See our paper for more details.

Research in data analytics

I am also interested in exploring data from various domains to answer specific scientific questions of interest. Some of the projects that I have worked on in this direction are as follows:

COVID-19 response

Agent-based models for studying disease spread: During the first wave of COVID-19 in India, we developed an agent-based model for Mumbai and Bengaluru to forecast the number of cases under various scenarios, including the opening of schools and workplaces, different levels of lockdown and containment policies, among others. For more details, refer to our paper and this toy simulator.

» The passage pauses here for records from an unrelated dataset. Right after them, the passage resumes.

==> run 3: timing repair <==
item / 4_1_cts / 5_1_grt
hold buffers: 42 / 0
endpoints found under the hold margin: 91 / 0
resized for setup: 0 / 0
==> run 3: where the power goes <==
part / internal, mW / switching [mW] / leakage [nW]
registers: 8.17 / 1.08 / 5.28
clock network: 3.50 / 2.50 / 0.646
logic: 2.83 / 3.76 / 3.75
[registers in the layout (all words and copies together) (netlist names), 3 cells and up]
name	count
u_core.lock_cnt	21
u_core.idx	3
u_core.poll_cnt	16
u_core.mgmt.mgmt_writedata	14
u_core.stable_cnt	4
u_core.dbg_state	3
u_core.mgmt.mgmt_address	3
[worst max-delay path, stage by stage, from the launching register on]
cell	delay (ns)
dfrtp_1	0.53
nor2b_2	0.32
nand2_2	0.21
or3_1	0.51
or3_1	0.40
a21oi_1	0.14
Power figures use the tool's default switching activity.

Compartmental models for vaccine allocation: During the initial rollout of COVID-19 vaccines, we studied the problem of allocating vaccines across various age groups and geographic locations to minimize the number of infections. For this project, we developed a compartmental model of epidemic spread that captures mobility and age-stratified interactions. Check out this manuscript for more details.

Public transportation

By analyzing GPS data from buses, we studied the effectiveness of the Bus Priority Lane (BPL) in Bengaluru. We proposed an algorithm to compute travel times from GPS data, and we concluded an overall improvement in travel times after the implementation of the BPL. We also identified hotspots on the BPL, as well as improvements in the peak and non-peak hour travel times. For more details, refer to this paper.